What is Data Science and Big Data?
The new big thing in business, the buzzword that everyone is throwing left and right in the industry still remains a mystery to many. In this post and many to follow, I will attempt to explain Data Science and Big Data, and their usefulness to many industries in layman's terms.
Why did Big Data and Data Science only emerge now?
Data is becoming increasingly more available, detailed, and affordable. Large amounts of data is being collected by a myriad of methods and devices that every person is using on a continuous basis. Data from web searches and histories, mobile and smartphone devices, sensors, instruments, transactions, and many more. At the same time, technology has boomed in the past few decades to easily organize, manipulate, and explore vast amounts of data in small amounts of time. This marriage between immense data availability and technological advancement naturally gave birth to the field of Big Data and Data Science.
Why not just use the scientific method?
Our technological advancements can easily be attributed to the spread of the scientific method when it comes to solving problems. The scientific method is mostly associated with the STEM (Science, Technology, Engineering, and Mathematics) fields, whereby a problem arises, and to solve it one would follow the following steps:
- Identify the problem through observations
- Create a hypothesis that is based on previous knowledge and observations
- Experiment and collect the relevant data, while keeping repeatability and lack of external factors in mind
- Analyze the data and test if the hypothesis was correct
- If correct, the problem is solved. and you now have a working theory. If not, revise the hypothesis with the knowledge obtained from the collected data, rewrite the hypothesis and repeat until the problem is solved
This method worked perfectly well for STEM fields, which is evident by the ever increasing rate of technological advancement with the spread of the scientific method. However, human, social, and economic fields did not benefit as much from it as scientists and engineers did. The many hindrances to using the scientific method for fields that seek to quantify human behaviour include the inability to do large scale experiments, the lack of repeatability, the inability to control for the innumerable outside factors that can influence the results, and the speed at which cultures change from generation to generation and through the years.
The dawn of Big Data
Here is where big data made its name. There is no need to conduct costly and time consuming experiments to collect data when all of it is available to you immediately and is being updated in real time.

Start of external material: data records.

**config.mk**
```make
export PLATFORM = sky130hd
export DESIGN_NAME = pipe_adder_flags
export DESIGN_NICKNAME = d
export VERILOG_FILES = /design/src/rtl/pipe_adder_flags.sv
export SDC_FILE = /design/constraint.sdc
export NUM_CORES = 1
export LEC_CHECK = 0
export ABC_AREA = 1
export CORE_MARGIN = 5
export CORE_UTILIZATION = 30
export CTS_CLUSTER_SIZE = 20
export DETAILED_ROUTE_END_ITERATION = 7
export PLACE_DENSITY = 0.52
export SYNTH_ARGS = -nofsm -noshare
export SYNTH_HDL_FRONTEND = slang
export SYNTH_SLANG_ARGS = --single-unit
export TNS_END_PERCENT = 5
```
**constraint.sdc**
```tcl
create_clock -name clk -period 2.42 [get_ports clk]
set_input_delay 0.726 -clock clk [delete_from_list [all_inputs] [get_ports clk]]
set_output_delay 0.726 -clock clk [all_outputs]
set_load 0.01 [all_outputs]
```
**src/rtl/pipe_adder_flags.sv**
```systemverilog
// Pipelined add/sub/adc unit with N/Z/C/V flags and valid/ready handshake.
// Define PIPE_ADDER_SAT_EN to build signed-saturating add for op 2'b11.
module pipe_adder_flags #(
  parameter int unsigned WIDTH  = 32,
  parameter int unsigned STAGES = 4
) (
  input  logic             clk,
  input  logic             rst_n,
  input  logic             flush,
  input  logic             in_valid,
  output logic             in_ready,
  input  logic [WIDTH-1:0] a,
  input  logic [WIDTH-1:0] b,
  input  logic [1:0]       op,
  input  logic             cin,
  output logic             out_valid,
  input  logic             out_ready,
  output logic [WIDTH-1:0] sum,
  output logic             N,
  output logic             Z,
  output logic             C,
  output logic             V
);

  localparam int unsigned CW   = WIDTH / STAGES;
  localparam int unsigned LAST = STAGES - 1;

  typedef enum logic [1:0] {
    OP_ADD  = 2'b00,
    OP_SUB  = 2'b01,
    OP_ADC  = 2'b10,
    OP_SADD = 2'b11
  } op_e;

  // Per-stage state: operands, partial sum, chunk carry and zero accumulator.
  logic             vld_q  [STAGES];
  logic [WIDTH-1:0] a_q    [STAGES];
  logic [WIDTH-1:0] b_q    [STAGES];
  logic [WIDTH-1:0] s_q    [STAGES];
  logic             cy_q   [STAGES];
  logic             zacc_q [STAGES];

  logic             vld_d  [STAGES];
  logic [WIDTH-1:0] a_d    [STAGES];
  logic [WIDTH-1:0] b_d    [STAGES];
  logic [WIDTH-1:0] s_d    [STAGES];
  logic             cy_d   [STAGES];
  logic             zacc_d [STAGES];

`ifdef PIPE_ADDER_SAT_EN
  op_e              op_q   [STAGES];
  op_e              op_d   [STAGES];
`endif

  logic [WIDTH-1:0] b_eff;
  logic             cin_eff;
  logic [CW:0]      csum;
  logic [WIDTH-1:0] fin_sum;
  logic             fin_n, fin_z, fin_v, a_msb, b_msb;
  logic             stall;

  logic [WIDTH-1:0] sum_q;
  logic             n_q, z_q, c_q, v_q;

  function automatic logic [CW:0] add_chunk(input logic [CW-1:0] x,
                                            input logic [CW-1:0] y,
                                            input logic          ci);
    return {1'b0, x} + {1'b0, y} + {{CW{1'b0}}, ci};
  endfunction

  assign stall     = vld_q[LAST] & ~out_ready;
  assign in_ready  = ~stall;
  assign out_valid = vld_q[LAST];
  assign sum       = sum_q;
  assign N         = n_q;
  assign Z         = z_q;
  assign C         = c_q;
  assign V         = v_q;

  always_comb begin
    b_eff   = b;
    cin_eff = 1'b0;
    case (op_e'(op))
      OP_SUB: begin
        b_eff   = ~b;
        cin_eff = 1'b1;
      end
      OP_ADC:  cin_eff = cin;
      default: ;
    endcase
  end

  // Stage 0 consumes the live inputs; stage k consumes register k-1.
  always_comb begin
    csum       = add_chunk(a[0 +: CW], b_eff[0 +: CW], cin_eff);
    vld_d[0]   = in_valid;
    a_d[0]     = a;
    b_d[0]     = b_eff;
    s_d[0]     = '0;
    s_d[0][0 +: CW] = csum[CW-1:0];
    cy_d[0]    = csum[CW];
    zacc_d[0]  = (csum[CW-1:0] == '0);
`ifdef PIPE_ADDER_SAT_EN
    op_d[0]    = op_e'(op);
`endif
    for (int unsigned k = 1; k < STAGES; k++) begin
      csum      = add_chunk(a_q[k-1][k*CW +: CW], b_q[k-1][k*CW +: CW], cy_q[k-1]);
      vld_d[k]  = vld_q[k-1];
      a_d[k]    = a_q[k-1];
      b_d[k]    = b_q[k-1];
      s_d[k]    = s_q[k-1];
      s_d[k][k*CW +: CW] = csum[CW-1:0];
      cy_d[k]   = csum[CW];
      zacc_d[k] = zacc_q[k-1] & (csum[CW-1:0] == '0);
`ifdef PIPE_ADDER_SAT_EN
      op_d[k]   = op_q[k-1];
`endif
    end
  end

  always_comb begin
    a_msb   = a_d[LAST][WIDTH-1];
    b_msb   = b_d[LAST][WIDTH-1];
    fin_v   = (a_msb == b_msb) && (s_d[LAST][WIDTH-1] != a_msb);
    fin_sum = s_d[LAST];
    fin_z   = zacc_d[LAST];
`ifdef PIPE_ADDER_SAT_EN
    // Saturated values are never zero, so Z is forced low alongside.
    if (op_d[LAST] == OP_SADD && fin_v) begin
      fin_sum = a_msb ? {1'b1, {(WIDTH-1){1'b0}}} : {1'b0, {(WIDTH-1){1'b1}}};
      fin_z   = 1'b0;
    end
`endif
    fin_n = fin_sum[WIDTH-1];
  end

  always_ff @(posedge clk or negedge rst_n) begin
    if (!rst_n) begin
      for (int unsigned k = 0; k < STAGES; k++) begin
        vld_q[k]  <= 1'b0;
        a_q[k]    <= '0;
        b_q[k]    <= '0;
        s_q[k]    <= '0;
        cy_q[k]   <= 1'b0;
        zacc_q[k] <= 1'b0;
`ifdef PIPE_ADDER_SAT_EN
        op_q[k]   <= OP_ADD;
`endif
      end
      sum_q <= '0;
      n_q   <= 1'b0;
      z_q   <= 1'b0;
      c_q   <= 1'b0;
      v_q   <= 1'b0;
    end else begin
      if (!stall) begin
        for (int unsigned k = 0; k < STAGES; k++) begin
          a_q[k]    <= a_d[k];
          b_q[k]    <= b_d[k];
          s_q[k]    <= s_d[k];
          cy_q[k]   <= cy_d[k];
          zacc_q[k] <= zacc_d[k];
`ifdef PIPE_ADDER_SAT_EN
          op_q[k]   <= op_d[k];
`endif
        end
        sum_q <= fin_sum;
        n_q   <= fin_n;
        z_q   <= fin_z;
        c_q   <= cy_d[LAST];
        v_q   <= fin_v;
      end
      for (int unsigned k = 0; k < STAGES; k++) begin
        if (flush)       vld_q[k] <= 1'b0;
        else if (!stall) vld_q[k] <= vld_d[k];
      end
    end
  end

endmodule

```
==> results of run 1 <==
## cells by family after synthesis
kind of cell | count (synthesis) | share of synthesized area (%)
AOI/OAI and AO/OA | 142 | 8.41
xor gates and xnor gates | 39 | 3.85
adders and majority gates | 38 | 6.03
buffers and inverters | 134 | 6.51
DFF | 189 | 53.2
and+or+nand+nor | 485 | 22.0
## metrics by stage
stage / instances / hold slack [ns] / total power [mW] / TNS, ns / area (µm²)
floorplan: 1027 / 0.430 / 5.18 / -0.966 / 8890
global placement: 1510 / 0.456 / 6.13 / -5.85 / 10500
detailed placement: 1510 / 0.459 / 6.16 / -6.53 / 10500
CTS: 1542 / 0.233 / 8.95 / -0.0228 / 11100
global route: 1542 / 0.247 / 9.41 / -0.0687 / 11200
finish: 1542 / 0.241 / 8.79 / 0 / 11200
## power by group through the flow
stage | sequential [mW] | combinational, mW | clock [mW]
floorplan | 4.13 | 1.05 | 0
global placement | 4.09 | 2.03 | 0
detailed placement | 4.11 | 2.05 | 0
CTS | 4.05 | 2.07 | 2.83
global route | 4.12 | 2.32 | 2.96
finish | 4.04 | 2.03 | 2.73
## metal layers
metal,share of wire (%),vias up
li1,-,3442
met1,51,2978
met2,45,79
met3,2.8,15
met4,1.2,0
met5,0,-
## final cells by class
cell class	count	area (µm²)	share of cell area [%]
Timing Repair Buffer	138	1400	12.6
Sequential cell	189	4730	42.3
Tap cell	390	488	4.37
Inverter	89	342	3.06
Multi-Input combinational cell	704	3640	32.5
Clock inverter	13	125	1.12
Clock buffer	19	453	4.05
## timing repair
action | 4_1_cts | 5_1_grt
pin swaps | 7 | 8
setup endpoints to repair | 9 | 5
gates resized for setup | 18 | 8
## state kept, by name (all words and copies together), names as in the netlist
register	count
C	1
V	1
Z	1
a_d	48
b_d	48
cy_q	3
fin_sum	24
out_valid	1
s_d	24
sum	32
vld_d	3
zacc_q	3
## critical path, cell delays in order
cell,delay (ns)
buf_8,0.10
inv_4,0.05
ha_4,0.19
o21bai_4,0.17
fa_2,0.41
fa_2,0.55
inv_2,0.04
nor3_2,0.16
nand3_1,0.10
nor2_1,0.11
nand3_1,0.08
nand2_1,0.06
## cells in the mapped netlist (all sizes together)
| master | number | area [µm²] |
|---|---|---|
| a21o | 2 | 15.0 |
| a21oi | 18 | 101 |
| a31oi | 4 | 25.0 |
| buf | 36 | 210 |
| clkbuf | 9 | 33.8 |
| dfrtp | 189 | 4730 |
| fa | 8 | 160 |
| ha | 30 | 375 |
| inv | 89 | 334 |
| nand2 | 411 | 1560 |
| nand3 | 31 | 170 |
| nand3b | 12 | 90.1 |
| nand4 | 4 | 25.0 |
| nor2 | 26 | 97.6 |
| nor3 | 1 | 5.00 |
| o21a | 4 | 30.0 |
| o21ai | 112 | 561 |
| o21bai | 1 | 7.51 |
| o31ai | 1 | 7.51 |
| xnor2 | 31 | 272 |
| xor2 | 8 | 70.1 |
## how the worst min path moves through the flow
stage                     startpoint      end  slack, ns  depth (start not counted)
after floorplan                rst_n        C       0.43                          0
after global placement       sum[21]  sum[21]       0.46                          2
after detailed placement     s_d[32]  s_d[32]       0.46                          2
after CTS                      rst_n  b_d[82]       0.23                          1
after global routing           rst_n  b_d[82]       0.25                          1
final                          rst_n  a_d[74]       0.24                          1
==> impl_results.md, run 1 <==
- Initial DRT Pass Iterations: 4
- Final #Nets: 1249
- CP Data Required Time: 2.78 ns
- Routed wire length: 19100 µm
- Clock Tree Buf Depth: 2
- Hold Crit Class: in -> async
- Crit Path Class: in -> reg
- Sw Ratio: roughly 30%
- Ant diodes: 0
- Slew HR: 72.8%
- Via count: 6514
- Crit path launch type: primary input
- Number of global-route vias before repair: 6587
- Number of clock sinks: 189
- Crit-path max FO: 2
- Warnings, synthesis: 0
- Wire per inst: 12.4 µm
- CP arrival: 2.74 ns
- Die area: roughly 33000 µm²
- H-tree depth: 4
- Syn-to-layout area delta: 25.8%
- Initial Util: 30.2%
- Worst vdd ir: 0.437 mV
- Share of cells above drive strength 1: 7.90%
- CTS Buf Count: 17
- Comb pwr share: a little under a quarter
- Post-CTS Setup Inserts: 0
- Largest net degree at the start of global routing: 71
- Tot GR Track Use: between 10% and 20%
- Clk Latency, worst-skew pair: 0.43 ns
- Outcome: completed
- Post-Syn Area: 8880 µm²
- DPL Wire Length: about 14000 µm
- Critical path endpoint: zacc_q[3]
- Port Buf Inserts: roughly 110
- Clock slew at reported path FFs: 0.07 ns
- Worst Tran Pin Value: 0.408 ns
- Grt met2 use: approximately a fifth
- NetSw: 2.64 mW
- Most common cell after layout, fill and taps aside: nand2_1
- Syn avg cell area: 8.65 µm²
- Grt met3 use: 2.31%
- Cells after Synth: 1027
- Net count after synthesis: ~1.1k
- Root Driver: clkbuf_16
- Reg-to-reg startpoint: cy_q[2]
- Drt drc: 0
- First-pass GRT wire length: 33200 µm
- Setup violations, final: 0
- CTS tree: done
- Met1 usage: 17.2%
- Die height: about 180 µm
- Worst Skew: 0.0125 ns
- Setup crit start: op[0]
- Slew Limit Fails: 0
- Antenna-violating nets left: 0
- I/O pin count: 110
- Chip Width: 182 µm
- Core Rows: 63
- Setup WS pre-CTS: -0.829 ns
- Period utilization: around 98%
- Initial antenna violation count: 1
- Distinct cells, synth: 28
- Filler Cell Count: 2982
- #FFs+latches synth: approximately 190
- Power share of the sequential group: 45.9%
- Via density per instance: 4.22
- RSZ-0062 raised after global routing: yes
- Worst R2R Setup Slack: 0.29 ns
- Initial DRC count: about 320
- Int Pwr: 6.15 mW
- Overflow after GRT: 0
- Commonest non-fill, non-tap cells in the layout: nand2_1 (405), dfrtp_1 (189), o21ai_0 (107)
- F_max: 420 MHz
- Fin. Hold Viols: 0
- R2r worst-path depth: 9
- RR Endpoint: zacc_q[1]
- Max-cap violations: 0
- Final worst slack: ~0.04 ns
- Hold_buf cts: 0
- Worst setup EP type: flip-flop
- Power Dens Cells: between 700 and 800 nW/µm²
- Register area share after synthesis: 53.2%
- Gpl congestion: 0.779
- Pleak: between 5 and 6 nW
- Layer with the highest usage: met2
- Post-layout util: 38.0%
- Clock power frac: 31.0%
- Final min period: 2.38 ns
- CORE AREA: just under 30000 µm²
No activity file was read; power rests on OpenSTA's default activity.
==> inputs of run 2 (changes only) <==
clock period = 2.7 ns   (was 2.42 ns; I/O delays follow)
==> run 2 against run 1 <==
Net effect: clock-buffer cell count down 2; first-iteration DRC count down 14%; register-to-register slack better by 0.22 ns; power down 8.6%; die area unchanged; worst setup slack better by 0.17 ns; non-clock buffer count down 3.
==> impl_results.md, run 2 (synthesis gave the netlist of run 1 again) <==
- Sw Ratio: 30.6% (was 30.1%)
- Initial DRT Pass Iterations: 4 (unchanged)
- Chip Width: 182 µm (unchanged)
- Final worst slack: 0.205 ns (was 0.0400 ns)
- Via count: 6553 (was 6514)
- RSZ-0062 raised after global routing: no (was yes)
- Setup violations, final: 0 (unchanged)
- Reg-to-reg startpoint: cy_q[2] (unchanged)
- NetSw: 2.46 mW (was 2.64 mW)
- RR Endpoint: zacc_q[1] (unchanged)
- Commonest non-fill, non-tap cells in the layout: nand2_1 (405), dfrtp_1 (189), o21ai_0 (107) (unchanged)
- Clock slew at reported path FFs: 0.08 ns (was 0.07 ns)
- Tot GR Track Use: 11.9% (was 12.1%)
- Initial DRC count: 275 (was 319)
- Comb pwr share: 22.5% (was 23.0%)
- R2r worst-path depth: 9 (unchanged)
- Number of clock sinks: 189 (unchanged)
- Via density per instance: 4.26 (was 4.22)
- Largest net degree at the start of global routing: 88 (was 71)
- Initial Util: 30.2% (unchanged)
- Critical path endpoint: zacc_q[3] (unchanged)
- Worst setup EP type: flip-flop (unchanged)
- Worst Skew: 0.00999 ns (was 0.0125 ns)
- First-pass GRT wire length: 32800 µm (was 33200 µm)
- Core Rows: 63 (unchanged)
- Number of global-route vias before repair: 6656 (was 6587)
- Slew HR: 66.4% (was 72.8%)
- Placed cells: 1507 (was 1510)
- Clock power frac: 32.4% (was 31.0%)
- I/O pin count: 110 (unchanged)
- Post-route cell area: 11200 µm² (unchanged)
- Clock Tree Buf Depth: 2 (unchanged)
- DPL Wire Length: 13800 µm (about the same)
- Post-layout util: 38.0% (unchanged)
- Filler Cell Count: 3034 (was 2982)
- CTS Buf Count: 17 (unchanged)
- Initial antenna violation count: 1 (unchanged)
- CORE AREA: 29400 µm² (unchanged)
- Worst vdd ir: 0.415 mV (was 0.437 mV)
- Antenna-violating nets left: 0 (unchanged)
- Worst R2R Setup Slack: 0.51 ns (was 0.29 ns)
- Crit path launch type: primary input (unchanged)
- Period utilization: 92.4%
- Gpl congestion: 0.777 (was 0.779)
- Int Pwr: 5.57 mW (was 6.15 mW)
- Clk Latency, worst-skew pair: 0.43 ns (about the same)
- Port Buf Inserts: 109 (unchanged)
- Pleak: 5.34 nW (about the same)
- Outcome: completed (unchanged)
- Drt drc: 0 (unchanged)
- Die area: 33100 µm² (unchanged)
- Root Driver: clkbuf_16 (unchanged)
- Power Dens Cells: 719 nW/µm² (was 787 nW/µm²)
- Slew Limit Fails: 0 (unchanged)
- Final #Nets: 1246 (was 1249)
- Most common cell after layout, fill and taps aside: nand2_1 (unchanged)
- Post-place instance area: 10500 µm² (about the same)
- Crit-path max FO: 4 (was 2)
- Power share of the sequential group: 45.1% (was 45.9%)
- Final min period: 2.49 ns
- Wire per inst: 12.5 µm (was 12.4 µm)
- Worst Tran Pin Value: 0.504 ns (was 0.408 ns)
- Fin. Hold Viols: 0 (unchanged)
- Die height: 182 µm (unchanged)
- Syn-to-layout area delta: 25.8% (unchanged)
- Worst hold slack: 0.269 ns (was 0.241 ns)
- Setup crit start: op[0] (unchanged)
- Hold Crit Class: in -> async (unchanged)
- CP Data Required Time: 3.07 ns (was 2.78 ns)
- Routed wire length: 19200 µm (was 19100 µm)
- Finished Layout Cells: 1539 (was 1542)
- Share of cells above drive strength 1: 7.66% (was 7.90%)
- CTS tree: done (unchanged)
- Setup WS pre-CTS: -0.657 ns (was -0.829 ns)
- Crit Path Class: in -> reg (unchanged)
- CP arrival: 2.86 ns (was 2.74 ns)
- H-tree depth: 4 (unchanged)
- Max-cap violations: 0 (unchanged)
- Ant diodes: 0 (unchanged)
- Post-CTS Setup Inserts: 0 (unchanged)
- F_max: 401 MHz
- Overflow after GRT: 0 (unchanged)
## run 2: final cells by class
cell class / instances / area (µm²) / area share (%)
flip-flops and latches: 189 / 4730 / 42.3
clock inverters: 15 / 191 / 1.71
multi-input cells: 704 / 3640 / 32.6
well taps: 390 / 488 / 4.37
repair buffers: 135 / 1360 / 12.2
clock buffers: 17 / 425 / 3.81
inverters: 89 / 339 / 3.03
## run 2: critical path, cell delays in order
cell	delay (ns)
buf_2	0.12
buf_6	0.11
ha_4	0.18
xnor2_4	0.13
fa_2	0.39
fa_2	0.55
inv_2	0.04
nor3_2	0.16
nand3_1	0.10
nor2_1	0.11
nand3_1	0.09
nand2_1	0.07
## run 2: power by group through the flow
stage | Clock, mW | Combinational [mW] | Sequential, mW
6_report | 2.60 | 1.81 | 3.62
5_1_grt | 2.81 | 2.06 | 3.70
4_1_cts | 2.70 | 1.85 | 3.64
3_5_place_dp | 0 | 1.83 | 3.69
3_3_place_gp | 0 | 1.81 | 3.67
2_1_floorplan | 0 | 0.942 | 3.70
## run 2: stage by stage
| stage | TNS, ns | power (mW) |
|---|---|---|
| 2_1_floorplan | -0.171 | 4.64 |
| 3_3_place_gp | -3.48 | 5.48 |
| 3_5_place_dp | -4.05 | 5.52 |
| 4_1_cts | 0 | 8.18 |
| 5_1_grt | 0 | 8.57 |
| 6_report | 0 | 8.04 |
## run 2: worst min path at each step
stage / start / endpoint / slack, ns / cells after the start
after floorplan: a_d[56] / a_d[56] / 0.44 / 2
after global placement: sum[23] / sum[23] / 0.46 / 2
after detailed placement: fin_sum[23] / sum[23] / 0.46 / 2
after CTS: rst_n / a_d[72] / 0.27 / 1
after global routing: rst_n / a_d[72] / 0.29 / 1
final: rst_n / a_d[72] / 0.27 / 1
## run 2: what timing repair did
| action | CTS | global route |
|---|---|---|
| setup endpoints to repair | 4 | 2 |
| pin swaps | 5 | 9 |
| hold buffers | 0 | 0 |
| resized for setup | 10 | 13 |
## run 2: layer usage
metal  global-route usage [%]  routed length (µm)  vias up
li1                         -                   -     3443
met1                     16.6                9610     3001
met2                     19.0                8690       92
met3                     2.41                 660       15
met4                     3.27                 190        2
met5                        0                  13        -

The sheer size of the data collected constantly from a plethora of sources has facilitated the use of logic and data driven decisions in traditionally qualitative fields. The large data acts as the subject of experiments, where hypotheses can be tested using the now already collected data for validation.
Moreover, one of Big Data's greatest advantages is that it opened the door for exploratory research. Not only can the data answer questions that couldn't be previously tested, it also contains answers to questions that haven't been asked yet. Diving into the data and trying to find hints of correlations is now made possible with Big Data. Virtually every sector of the economy now has access to tons of data, and businesses are accumulating new data at a rate that exceeds their capacity to extract value from it. Here is where Data Scientists truly shine, they are explorers who dig deep and find those pesky correlations that no one saw before. Using statistically significant correlations in business strategy and decision making is now easier than ever.